Studies on lactoferricin-derived Escherichia coli membrane-active peptides reveal differences in the mechanism of N-acylated versus nonacylated peptides.

To improve the low antimicrobial activity of LF11, an 11-mer peptide derived from human lactoferricin, mutant sequences were designed based on the defined structure of LF11 in the lipidic environment. Thus, deletion of noncharged polar residues and strengthening of the hydrophobic N-terminal part upon adding a bulky hydrophobic amino acid or N-acylation resulted in enhanced antimicrobial activity against Escherichia coli, which correlated with the peptides' degree of perturbation of bacterial membrane mimics. Nonacylated and N-acylated peptides exhibited different effects at a molecular level. Nonacylated peptides induced segregation of peptide-enriched and peptide-poor lipid domains in negatively charged bilayers, although N-acylated peptides formed small heterogeneous domains resulting in a higher degree of packing defects.
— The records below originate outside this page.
--- config.mk ---
export PLATFORM = sky130hd
export DESIGN_NAME = csl_status_leds
export DESIGN_NICKNAME = d
export VERILOG_FILES = /design/src/common/csl_pkg.sv /design/src/csl_status_leds.sv /design/src/csl_blink_gen.sv
export SDC_FILE = /design/constraint.sdc
export NUM_CORES = 1
export LEC_CHECK = 0
export ABC_AREA = 1
export BUFFER_PORTS_ARGS = -buffer_cell sky130_fd_sc_hd__buf_4
export CORE_ASPECT_RATIO = 0.8
export CORE_MARGIN = 4
export CORE_UTILIZATION = 65
export DETAILED_ROUTE_END_ITERATION = 6
export GPL_ROUTABILITY_DRIVEN = 0
export PLACE_DENSITY = 0.92
export SKIP_LAST_GASP = 1
export SLEW_MARGIN = 40
export SYNTH_ARGS = -nofsm -noshare
export SYNTH_HDL_FRONTEND = slang
export SYNTH_SLANG_ARGS = --single-unit
--- constraint.sdc ---
create_clock -name sys_clk -period 3.7 [get_ports sys_clk]
set_clock_uncertainty 0.2 [all_clocks]
set_input_delay 0.37 -clock sys_clk [delete_from_list [all_inputs] [get_ports sys_clk]]
set_output_delay 0.37 -clock sys_clk [all_outputs]
set_load 0.05 [all_outputs]
**src/rtl/ntbw_pkg.sv**
```systemverilog
// Purpose: Constants for the paired address-window sizing and translation block.
// Assumes: Eight-bit byte register address on a plain strobe port, 32-bit data.
// Notes: Window 0 is the lower window of the pair, window 1 the upper one.
package ntbw_pkg;
  localparam int ADDR_W = 8;
  localparam logic [7:0] OFS_LO_SETUP = 8'h8c;
  localparam logic [7:0] OFS_LO_TBASE = 8'h90;
  localparam logic [7:0] OFS_UP_SETUP = 8'h94;
  localparam logic [7:0] OFS_UP_TBASE = 8'h98;
  localparam logic [7:0] OFS_LO_BASE = 8'hb0;
  localparam logic [7:0] OFS_UP_BASE = 8'hb4;
  localparam int SPACE_BIT = 0;
  localparam int TYPE_LSB = 1;
  localparam int TYPE_MSB = 2;
  localparam int PREF_BIT = 3;
  localparam int SIZE_LSB = 4;
  localparam int SIZE_MSB = 9;
  localparam int EN_BIT = 31;
  localparam int BASE_LSB = 4;
  localparam logic [1:0] TYPE_ADDR32 = 2'h0;
  localparam logic [1:0] TYPE_ADDR64 = 2'h2;
  localparam logic SPACE_MEM = 1'b0;
  localparam logic [5:0] SIZE_MIN = 6'h04;
  localparam logic [5:0] SIZE_RST = 6'h01;
  localparam logic [1:0] TYPE_RST = 2'h0;
  localparam logic SPACE_RST = 1'b0;
  localparam logic PREF_RST = 1'b0;
  localparam logic EN_RST = 1'b0;
  localparam logic [31:0] TBASE_RST = 32'h0000_0000;
  localparam logic [31:0] BASE_RST = 32'h0000_0000;
endpackage

```
**src/rtl/ntbw_window.sv**
```systemverilog
// Purpose: Setup, base, translated-base registers and address translation for a window pair.
// Assumes: Strobes and translation requests come from logic on clk; por is power-on only.
// Notes: Enable and translated base are cleared only by por, never by rst.
//
// Decided for this implementation: strobed register access.
`timescale 1ns/1ps
// Function
// [RL1] Window size requested is two to the size field; zero means full 64-bit space; at zero the code makes every base bit writable.
// [RL2] Base field bit zero maps to bus address bit four, upward in order.
// [RL3] Size zero makes every base bit of the window writable.
// [RL4] Size four or more: base bits at or above size writable; lower ones read zero.
// [RL5] Size one to three forces all base bits to read-only zero, disabling the window.
// [RL6] Size four, a 16-byte window, is accepted as smallest I/O window.
// [RL7] Software keeps memory windows at least 128 bytes, I/O at most 256.
// [RL8] While enable bit 31 is clear the window is off and reads zero.
// [RL9] Enable and translated base survive fundamental and hot reset; the code clears both on por and keeps them only across rst.
// [RL10] In 64-bit pair mode upper translated base is the top half of lower's.
// [RL11] In 64-bit pair mode all 32 upper translated-base bits are read-write.
// [RL12] Translation replaces address bits 31 down to size with translated-base bits.
// [RL13] In 64-bit pair mode the upper setup register reads zero, ignores writes.
// [RL14] Address bits below the size position pass through translation unchanged.
module ntbw_window (
  input wire logic clk,
  input wire logic rst,
  input wire logic por,
  input wire logic [ntbw_pkg::ADDR_W-1:0] reg_addr,
  input wire logic [31:0] reg_wdata,
  input wire logic reg_wr,
  input wire logic reg_rd,
  output logic [31:0] reg_rdata,
  input wire logic xl_req,
  input wire logic xl_win,
  input wire logic [63:0] xl_addr,
  output logic xl_ack,
  output logic xl_hit,
  output logic [63:0] xl_out
);

  // Bit k of the result is set where bus address bit k is writable and translated.
  function automatic logic [63:0] win_mask(input logic [5:0] size);
    logic [63:0] m;
    m = 64'h0;
    for (int i = ntbw_pkg::BASE_LSB; i < 64; i++) begin
      m[i] = (size == 6'h00) || (size >= ntbw_pkg::SIZE_MIN && i >= int'(size)); // RL3 RL4 RL5
    end
    return m;
  endfunction

  // Low nibble of a base register reports the window's attributes from its setup.
  function automatic logic [31:0] attr_bits(input logic pref, input logic [1:0] typ, input logic space);
    logic [31:0] w;
    w = 32'h0000_0000;
    w[ntbw_pkg::PREF_BIT] = pref;
    w[ntbw_pkg::TYPE_MSB:ntbw_pkg::TYPE_LSB] = typ;
    w[ntbw_pkg::SPACE_BIT] = space;
    return w;
  endfunction

  // Setup word as software reads it back; reserved bits are zero.
  function automatic logic [31:0] setup_word(input logic en, input logic [5:0] size, input logic pref,
    input logic [1:0] typ, input logic space);
    logic [31:0] w;
    w = attr_bits(pref, typ, space);
    w[ntbw_pkg::SIZE_MSB:ntbw_pkg::SIZE_LSB] = size;
    w[ntbw_pkg::EN_BIT] = en;
    return w;
  endfunction

  // Outside pair mode the low nibble of a translated base is reserved and reads zero.
  function automatic logic [31:0] tbase_word(input logic [31:0] tb, input logic full);
    logic [31:0] w;
    w = tb;
    if (!full) begin
      w[ntbw_pkg::BASE_LSB-1:0] = 4'h0;
    end
    return w;
  endfunction

  // The pair forms only when the lower window is memory space with 64-bit decoding.
  function automatic logic pair_mode(input logic space, input logic [1:0] typ);
    return (space == ntbw_pkg::SPACE_MEM) && (typ == ntbw_pkg::TYPE_ADDR64);
  endfunction

  logic space_r [2];
  logic [1:0] type_r [2];
  logic pref_r [2];
  logic [5:0] size_r [2];
  logic en_r [2];
  logic [31:0] tbase_r [2];
  logic [31:0] base_r [2];
  logic pair;
  logic [63:0] mask_lo;
  logic [63:0] mask_up;
  logic [31:0] setup_rd [2];
  logic [31:0] base_rd [2];
  logic [31:0] tbase_rd [2];
  logic [31:0] rdata_nxt;
  logic [63:0] xl_base;
  logic [63:0] xl_tbase;
  logic [63:0] xl_mask;
  logic xl_valid;
  logic [63:0] out_nxt;
  logic hit_nxt;
  logic [63:0] lo_mask;
  logic [63:0] lo_base;
  logic [63:0] lo_tbase;
  logic lo_valid;
  logic [63:0] up_mask;
  logic [63:0] up_base;
  logic [63:0] up_tbase;
  logic up_valid;
  logic addr_match;
  logic span_ok;

  assign pair = pair_mode(space_r[0], type_r[0]);
  assign mask_lo = win_mask(size_r[0]); // RL1
  assign mask_up = win_mask(size_r[1]);

  for (genvar g = 0; g < 2; g++) begin : gen_win
    localparam logic [7:0] SETUP_OFS = (g == 0) ? ntbw_pkg::OFS_LO_SETUP : ntbw_pkg::OFS_UP_SETUP;
    localparam logic [7:0] TBASE_OFS = (g == 0) ? ntbw_pkg::OFS_LO_TBASE : ntbw_pkg::OFS_UP_TBASE;
    localparam logic [7:0] BASE_OFS = (g == 0) ? ntbw_pkg::OFS_LO_BASE : ntbw_pkg::OFS_UP_BASE;
    logic setup_wr;
    logic frozen;
    logic [63:0] wmask;
    logic [31:0] bmask;

    assign frozen = (g == 1) && pair;

    // The upper setup register is frozen while it serves as the top half of the pair.
    assign setup_wr = reg_wr && reg_addr == SETUP_OFS && !frozen; // RL13
    assign wmask = (g == 0) ? mask_lo : mask_up;
    assign bmask = frozen ? mask_lo[63:32] : wmask[31:0];

    always_ff @(posedge clk or posedge rst) begin
      if (rst) begin
        space_r[g] <= ntbw_pkg::SPACE_RST;
        pref_r[g] <= ntbw_pkg::PREF_RST;
        size_r[g] <= ntbw_pkg::SIZE_RST;
      end else if (setup_wr) begin
        space_r[g] <= reg_wdata[ntbw_pkg::SPACE_BIT];
        pref_r[g] <= reg_wdata[ntbw_pkg::PREF_BIT];
        size_r[g] <= reg_wdata[ntbw_pkg::SIZE_MSB:ntbw_pkg::SIZE_LSB]; // RL6 RL7
      end
    end

    // I/O space always decodes 32-bit; only the lower window may select 64-bit.
    always_ff @(posedge clk or posedge rst) begin
      if (rst) begin
        type_r[g] <= ntbw_pkg::TYPE_RST;
      end else if (setup_wr) begin
        if (reg_wdata[ntbw_pkg::SPACE_BIT] != ntbw_pkg::SPACE_MEM || g == 1) begin
          type_r[g] <= ntbw_pkg::TYPE_ADDR32;
        end else begin
          type_r[g] <= reg_wdata[ntbw_pkg::TYPE_MSB:ntbw_pkg::TYPE_LSB];
        end
      end
    end

    // Only por clears these; rst still resets size to one and base, so the window stops decoding.
    always_ff @(posedge clk or posedge por) begin
      if (por) begin
        en_r[g] <= ntbw_pkg::EN_RST; // RL9
      end else if (setup_wr) begin
        en_r[g] <= reg_wdata[ntbw_pkg::EN_BIT];
      end
    end

    always_ff @(posedge clk or posedge por) begin
      if (por) begin
        tbase_r[g] <= ntbw_pkg::TBASE_RST; // RL9
      end else if (reg_wr && reg_addr == TBASE_OFS) begin
        tbase_r[g][31:ntbw_pkg::BASE_LSB] <= reg_wdata[31:ntbw_pkg::BASE_LSB];
        // The low nibble is taken only while the pair is formed.
        if (frozen) begin
          tbase_r[g][ntbw_pkg::BASE_LSB-1:0] <= reg_wdata[ntbw_pkg::BASE_LSB-1:0]; // RL11
        end
      end
    end

    // Masking at write and again at read keeps bits hidden after a later size change.
    always_ff @(posedge clk or posedge rst) begin
      if (rst) begin
        base_r[g] <= ntbw_pkg::BASE_RST;
      end else if (reg_wr && reg_addr == BASE_OFS) begin
        base_r[g] <= reg_wdata & bmask; // RL2 RL4
      end
    end

    assign setup_rd[g] = frozen ? 32'h0000_0000 : // RL13
      setup_word(en_r[g], size_r[g], pref_r[g], type_r[g], space_r[g]);
    assign tbase_rd[g] = tbase_word(tbase_r[g], frozen); // RL11
  end

  // An enable that is clear makes the window's base register read zero.
  always_comb begin
    base_rd[0] = 32'h0000_0000;
    base_rd[1] = 32'h0000_0000;
    if (en_r[0]) begin // RL8
      base_rd[0] = (base_r[0] & mask_lo[31:0]) | attr_bits(pref_r[0], type_r[0], space_r[0]);
    end
    if (pair) begin
      if (en_r[0]) begin // RL8
        base_rd[1] = base_r[1] & mask_lo[63:32]; // RL3
      end
    end else if (en_r[1]) begin // RL8
      base_rd[1] = (base_r[1] & mask_up[31:0]) | attr_bits(pref_r[1], type_r[1], space_r[1]);
    end
  end

  // Unmapped offsets read zero.
  always_comb begin
    case (reg_addr)
      ntbw_pkg::OFS_LO_SETUP: rdata_nxt = setup_rd[0];
      ntbw_pkg::OFS_UP_SETUP: rdata_nxt = setup_rd[1];
      ntbw_pkg::OFS_LO_TBASE: rdata_nxt = tbase_rd[0];
      ntbw_pkg::OFS_UP_TBASE: rdata_nxt = tbase_rd[1];
      ntbw_pkg::OFS_LO_BASE: rdata_nxt = base_rd[0];
      ntbw_pkg::OFS_UP_BASE: rdata_nxt = base_rd[1];
      default: rdata_nxt = 32'h0000_0000;
    endcase
  end

  // Read data stand only in the cycle after the strobe; idle cycles show zero.
  always_ff @(posedge clk or posedge rst) begin
    if (rst) begin
      reg_rdata <= 32'h0000_0000;
    end else if (reg_rd) begin
      reg_rdata <= rdata_nxt;
    end else begin
      reg_rdata <= 32'h0000_0000;
    end
  end

  // Lower window candidate; in pair mode it spans all 64 address bits.
  always_comb begin
    lo_mask = pair ? mask_lo : {32'h0, mask_lo[31:0]};
    lo_base = {pair ? base_r[1] : 32'h0, base_r[0][31:ntbw_pkg::BASE_LSB], 4'h0};
    lo_tbase = {pair ? tbase_r[1] : 32'h0, tbase_r[0][31:ntbw_pkg::BASE_LSB], 4'h0}; // RL10
    lo_valid = en_r[0];
  end

  // Upper window candidate, used only while the pair is split.
  always_comb begin
    up_mask = {32'h0, mask_up[31:0]};
    up_base = {32'h0, base_r[1][31:ntbw_pkg::BASE_LSB], 4'h0};
    up_tbase = {32'h0, tbase_r[1][31:ntbw_pkg::BASE_LSB], 4'h0};
    up_valid = en_r[1];
  end

  // The upper window never decodes on its own while it is the top half of the pair.
  always_comb begin
    case ({xl_win, pair})
      2'h0, 2'h1: begin
        xl_mask = lo_mask;
        xl_base = lo_base;
        xl_tbase = lo_tbase;
        xl_valid = lo_valid;
      end
      2'h2: begin
        xl_mask = up_mask;
        xl_base = up_base;
        xl_tbase = up_tbase;
        xl_valid = up_valid;
      end
      default: begin
        xl_mask = 64'h0;
        xl_base = 64'h0;
        xl_tbase = 64'h0;
        xl_valid = 1'b0;
      end
    endcase
  end

  // A 32-bit window ignores any request whose upper address half is nonzero.
  always_comb begin
    out_nxt = (xl_addr & ~xl_mask) | (xl_tbase & xl_mask); // RL12 RL14
    addr_match = ((xl_addr ^ xl_base) & xl_mask) == 64'h0;
    span_ok = (pair && !xl_win) || (xl_addr[63:32] == 32'h0);
    hit_nxt = xl_valid && (xl_mask != 64'h0) && addr_match && span_ok; // RL5 RL8
  end

  always_ff @(posedge clk or posedge rst) begin
    if (rst) begin
      xl_ack <= 1'b0;
    end else begin
      xl_ack <= xl_req;
    end
  end

  always_ff @(posedge clk or posedge rst) begin
    if (rst) begin
      xl_hit <= 1'b0;
    end else begin
      xl_hit <= xl_req && hit_nxt;
    end
  end

  // Without a request the output echoes the address, so idle cycles carry no stale translation.
  always_ff @(posedge clk or posedge rst) begin
    if (rst) begin
      xl_out <= 64'h0;
    end else begin
      xl_out <= xl_req ? out_nxt : xl_addr;
    end
  end

endmodule

```
**config.mk**
```make
export PLATFORM = sky130hd
export DESIGN_NAME = ntbw_window
export DESIGN_NICKNAME = d
export VERILOG_FILES = /design/src/rtl/ntbw_pkg.sv /design/src/rtl/ntbw_window.sv
export SDC_FILE = /design/constraint.sdc
export NUM_CORES = 1
export LEC_CHECK = 0
export ABC_AREA = 1
export BUFFER_PORTS_ARGS = -buffer_cell sky130_fd_sc_hd__buf_2
export CAP_MARGIN = 20
export CORE_ASPECT_RATIO = 1.75
export CORE_MARGIN = 10
export CORE_UTILIZATION = 51
export DETAILED_ROUTE_END_ITERATION = 8
export GPL_ROUTABILITY_DRIVEN = 0
export GPL_TIMING_DRIVEN = 0
export PLACE_DENSITY = 0.72
export REMOVE_ABC_BUFFERS = 1
export SLEW_MARGIN = 20
export SYNTH_ARGS = -nofsm -noshare
export SYNTH_HDL_FRONTEND = slang
export SYNTH_SLANG_ARGS = --single-unit
```
**constraint.sdc**
```tcl
create_clock -name clk -period 10.8 [get_ports clk]
set_input_delay 1.62 -clock clk [delete_from_list [all_inputs] [get_ports clk]]
set_output_delay 1.62 -clock clk [all_outputs]
set_load 0.05 [all_outputs]
```
==> impl_metrics.yaml, run 1 <==
power:
  p_sw_w: 0.000760
  powerDensity_nw_per_um2: 138
  p_seq_frac: 0.429
  power_leakage_nw: 8.37
  comb_power_share: 0.204
  power_frac_clock: 0.367
  p_int_w: 0.00149
  peakVddDrop_mv: 0.109
  p_sw_frac: 0.338
clocking:
  cts_root_buf: "clkbuf_16"
  clock_sinks: 238
  cts.path.max_buffers: 3
  clkTransAtPathRegs_ns: 0.07
  htreeDepth: 1
  clock_latency_ns: 0.56
  cts_setup_buffers: 0
  cts_tree: "built"
  numCtsBuffers: 23
  post_cts_resized: 0
  hold_buffers: 0
setup_path:
  cp_slowest_stage_delay_ns: 1.05
  critPathRequiredTime_ns: 11.24
  endpoint_kind: "flop"
  reg2reg_from: "setup_rd[32]$_DFFE_PP0P_"
  slowest_stage: "nor2_4"
  crit_chain: "buf_4 > nor2_4 > nand2_1 > nor2_4 > inv_2 > nor2_1 > nand2_1 > o21ai_0 > inv_1"
  crit_buf_inv: 3
  critical_path_class: "input port to flop"
  critPathTopFamily: "simple AND/OR/NAND/NOR gates"
  arrival_ns: 5.51
  crit_fanout: 69
  crit_start: "xl_win"
  startpoint_type: "input port"
yosys:
  yosys_warnings: 0
  synthesis.area_um2: 14300
  yosysUniqueCellTypes: 50
  postSynthAreaPerCell_um2: 7.01
  yosysSeqAreaShare: 0.417
  synthFlopType: "dfrtp_1"
  synthCells: 2036
  ys_ff_latch: 238
  synthArstFlopShare: 1.00
  synth-edff-count: 0
floorplan:
  die_area_um2: 35300
  pin_count: 209
  rows: 81
  start_util: 0.514
  die_h_um: 241
  core_area_um2: 27800
  die_w_um: 146
timing:
  relSlewSlack: 0.176
  hold-worst-slack_ns: 0.489
  setup_viol: 0
  min_period_ns: 5.07
  slew_violations: 0
  rsz0062_at_grt: "no"
  clock_skew_ns: 0.0238
  worst-slew-pin-transition_ns: 1.23
  fin_setup_tns_ns: 0
  max_clock_freq_mhz: 197
  timing.final.crit_share: 0.470
  hold_violations: 0
finish:
  fill_cells: 2727
  fin_util: 0.589
  drive_gt1_frac: 0.142
  nets: 2305
  area_growth_syn_to_layout_pct: 14.6
drt:
  routed_wirelength_um: 62100
  firstDrtPassIters: 6
  post_drt_wl_per_cell_um: 24.0
  ant_nets: 0
  vias: 16012
  avgViaCountPerCell: 6.19
  drtIter0Drc: 2569
  route.detailed.drc: 0
placed_design:
  dpl.hpwl_um: 43900
  portBuffers: 208
run_status:
  status: "completed"
global_routing:
  globalRoute.totalOverflow: 0
  grt_pass1_vias: 15424
  grt_pass1_wl_um: 92300
  grt_max_degree: 93
  grt_usage: 0.343
  antenna_found_initial: 2
hold_path:
  min_path_type: "flop to flop"
  hold_start: "base_r[54]$_DFFE_PP0P_"
run:
  drv_cap: 0
## state kept, by name (all words and copies together), names as in the netlist
signal,count
xl_ack,1
up_valid,1
xl_out,64
xl_hit,1
lo_valid,1
setup_rd,9
tbase_r,32
lo_tbase,28
size_r,6
pref_r,2
base_r,60
space_r,1
reg_rdata,32
## cells in the final DEF, fill, tap and decap left out, types with 10 or more instances in the layout
cell       count
o31ai_1       19
mux2i_1       10
nor2_4        10
clkbuf_16     23
o22ai_1       52
a21oi_1       65
nor2_1       139
nand2_1      639
xor2_1        15
inv_2         18
inv_1        240
a31oi_1       17
buf_2        207
a221oi_1      19
o211ai_1      14
nor3_1        10
o21ai_0      173
o21ai_1       20
nand2_2       10
nand3_1      167
dfrtp_1      236
## worst reg2reg max path, cell delays in order, from the launching register on
cell and delay, ns:
dfrtp_1 0.42, inv_1 0.15, nand3_4 0.53, nor2_4 1.20
nand2_1 0.85, nor2_4 0.74, inv_2 0.30, nor2_1 0.30
nand2_1 0.09, o21ai_0 0.08, inv_1 0.05
## power groups by stage
| stage | clock network [W] | logic (W) | registers [W] |
|---|---|---|---|
| floorplan | 0 | 0.000212 | 0.00103 |
| global placement | 0 | 0.000427 | 0.000978 |
| CTS | 0.000827 | 0.000440 | 0.000963 |
| detailed placement | 0 | 0.000437 | 0.000980 |
| global route | 0.000866 | 0.000489 | 0.000969 |
| finish | 0.000827 | 0.000458 | 0.000965 |
## stage by stage
step / area [um2] / setup slack, ns / total power [W] / cells
finish: 16300 / 5.73 / 0.00225 / 2587
global route: 16300 / 5.80 / 0.00232 / 2586
CTS: 16300 / 6.12 / 0.00223 / 2584
detailed placement: 15600 / 5.55 / 0.00142 / 2542
global placement: 15400 / 2.25 / 0.00141 / 2534
floorplan: 13900 / 4.41 / 0.00125 / 1953
## area by class of cell
class / count / area (um2) / share of cell area
flip-flops and latches: 238 / 5960 / 0.364
clock inverters: 13 / 126 / 0.00773
diodes: 3 / 7.51 / 0.000459
well taps: 373 / 467 / 0.0285
multi-input cells: 1452 / 6960 / 0.426
clock buffers: 29 / 608 / 0.0372
repair buffers: 216 / 1220 / 0.0745
inverters: 263 / 1000 / 0.0612
## routing by layer
layer / GRT usage / share of wire / up-vias
li1: - / - / 6975
met1: 0.381 / 0.32 / 7330
met2: 0.554 / 0.46 / 1320
met3: 0.0765 / 0.12 / 387
met4: 0.285 / 0.098 / 0
met5: 0 / 0 / -
## cell usage after synthesis (9+ instances only)
master / instances / area (um2)
nand2_1: 641 / 2410
inv_1: 243 / 912
dfrtp_1: 236 / 5910
o21ai_0: 173 / 866
nand3_1: 167 / 836
nor2_1: 140 / 526
a21oi_1: 65 / 325
o22ai_1: 52 / 325
clkbuf_1: 40 / 150
buf_2: 27 / 135
o21ai_1: 20 / 100
a221oi_1: 19 / 166
o31ai_1: 19 / 143
a31oi_1: 17 / 106
inv_2: 17 / 63.8
xor2_1: 15 / 131
o211ai_1: 14 / 105
mux2i_1: 10 / 100
nor3_1: 10 / 50.1
buf_4: 9 / 67.6
## cells by family (layout without fill, tap and decap cells)
logic type	Yosys count	after routing	synth area share
AND/OR/NAND/NOR	1005	1005	0.295
other	0	3	0
multiplexers	10	10	0.00701
buffers and inverters	346	521	0.0963
AO/OA/AOI/OAI	419	419	0.173
flip-flops	238	238	0.417
XOR/XNOR	18	18	0.0110
## worst paths after layout
path	to	slack (ns)	depth (start not counted)
setup / recovery	xl_out[57]$_DFF_PP0_	5.73	9
hold / removal	base_r[54]$_DFFE_PP0P_	0.49	2
setup reg to reg	xl_out[57]$_DFF_PP0_	5.98	10
hold reg to reg	base_r[54]$_DFFE_PP0P_	0.49	2
max in group asynchronous	base_r[52]$_DFFE_PP0P_	8.66	3
min in group asynchronous	lo_tbase[21]$_DFFE_PP0P_	1.09	2
Note: power is estimated with default switching activity, not from simulation.
==> inputs of run 2 (changes only) <==
Settings changed: PLACE_DENSITY 0.72 to 0.75.
Clock period 10.8 ns to 4.1 ns, I/O delays scaled along.
==> run 2 against run 1 <==
- combinational power increased to 2.7 times the previous value
- register-to-register slack got worse by 5.9 ns
- die area unchanged
- clock skew increased by 0.0024 ns
- highest routed layer unchanged
- utilization increased by 0.15 points
- global-route usage increased by 0.81 points
- design area increased by 0.25%
==> impl_metrics.yaml, run 2 (same netlist as run 1, synthesis figures left out) <==
placed_design:
  portBuffers: 208
  place_area_um2: 15600
  dp_slack_ns: -0.368
  dpl.hpwl_um: 43400
  placedCellCount: 2541
finish:
  final_cell_mix: "nand2_1, inv_1, dfrtp_1"
  largest_reg_flops: 64
  largest-register: "xl_out"
  reg_top3: "xl_out: 64 flops, base_r: 60 flops"
  final_area_um2: 16400
  fill_cells: 2689
  stdcell_count: 2586
  fin_util: 0.590
  drive_gt1_frac: 0.144
  area_growth_syn_to_layout_pct: 14.8
  nets: 2306
  layout_commonest_cell: "nand2_1"
timing:
  worst-slew-pin-transition_ns: 1.13
  slew_violations: 0
  rsz0062_at_grt: "yes"
  hold-worst-slack_ns: 0.0909
  final.setup.worst_slack_ns: 0.0403
  max_clock_freq_mhz: 246
  min_period_ns: 4.06
  hold_violations: 0
  setup_viol: 0
  timing.final.crit_share: 0.990
  relSlewSlack: 0.248
  clock_skew_ns: 0.0261
clocking:
  clock_latency_ns: 0.58
  clock_sinks: 238
  htreeDepth: 1
  cts.path.max_buffers: 3
  cts_root_buf: "clkbuf_16"
  hold_buffers: 0
  cts_tree: "built"
  numCtsBuffers: 23
  clkTransAtPathRegs_ns: 0.07
run_status:
  status: "completed"
global_routing:
  grt_pass1_wl_um: 93800
  grt_pass1_vias: 15884
  globalRoute.totalOverflow: 0
  antenna_found_initial: 3
  grt_usage: 0.351
  grt_max_degree: 93
drt:
  post_drt_wl_per_cell_um: 24.7
  routed_wirelength_um: 63900
  drtIter0Drc: 2902
  avgViaCountPerCell: 6.26
  firstDrtPassIters: 7
  ant_nets: 0
  route.detailed.drc: 0
  vias: 16189
setup_path:
  crit_fanout: 50
  cp_slowest_stage_delay_ns: 0.75
  critPathTopFamily: "simple AND/OR/NAND/NOR gates"
  critical_path_class: "flop to flop"
  crit_buf_inv: 2
  endpoint_kind: "flop"
  startpoint_type: "flop"
  crit_chain: "inv_1 > nand3_4 > nand2_2 > inv_4 > nand3_1 > nand2_1 > nand2_1 > nand2_1 > nor2_1 > nand2_1 > nor2_1 > nand3_1 > nor3_2"
  arrival_ns: 4.52
  slowest_stage: "nand2_2"
  critPathRequiredTime_ns: 4.56
  cp_common_cell: "nand2_1"
hold_path:
  min_path_type: "input port to asynchronous set/reset pin"
floorplan:
  start_util: 0.514
  die_area_um2: 35300
  die_h_um: 241
  die_w_um: 146
  rows: 81
  core_area_um2: 27800
  pin_count: 209
power:
  p_sw_frac: 0.337
  p_seq_frac: 0.423
  power_leakage_nw: 8.39
  p_int_w: 0.00398
  power_frac_clock: 0.373
  peakVddDrop_mv: 0.378
  powerDensity_nw_per_um2: 367
  comb_power_share: 0.204
  p_sw_w: 0.00203
run:
  drv_cap: 0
Additionally, only N-acylated peptides perturbed the lateral packing of neutral lipids and exhibited increased permeability of E. coli lipid vesicles. The latter did not correlate with the extent of improvement of the antimicrobial activity, which could be explained by the fact that elevated binding of N-acylated peptides to lipopolysaccharides of the outer membrane of gram-negative bacteria seems to counteract the elevated membrane permeabilization, reflected in the respective minimal inhibitory concentration for E. coli. The antimicrobial activity of the peptides correlated with an increase of membrane curvature stress and hence bilayer instability. Transmission electron microscopy revealed that only the N-acylated peptides induced tubular protrusions from the outer membrane, whereas all peptides caused detachment of the outer and inner membrane of E. coli bacteria. Viability tests demonstrated that these bacteria were dead before onset of visible cell lysis.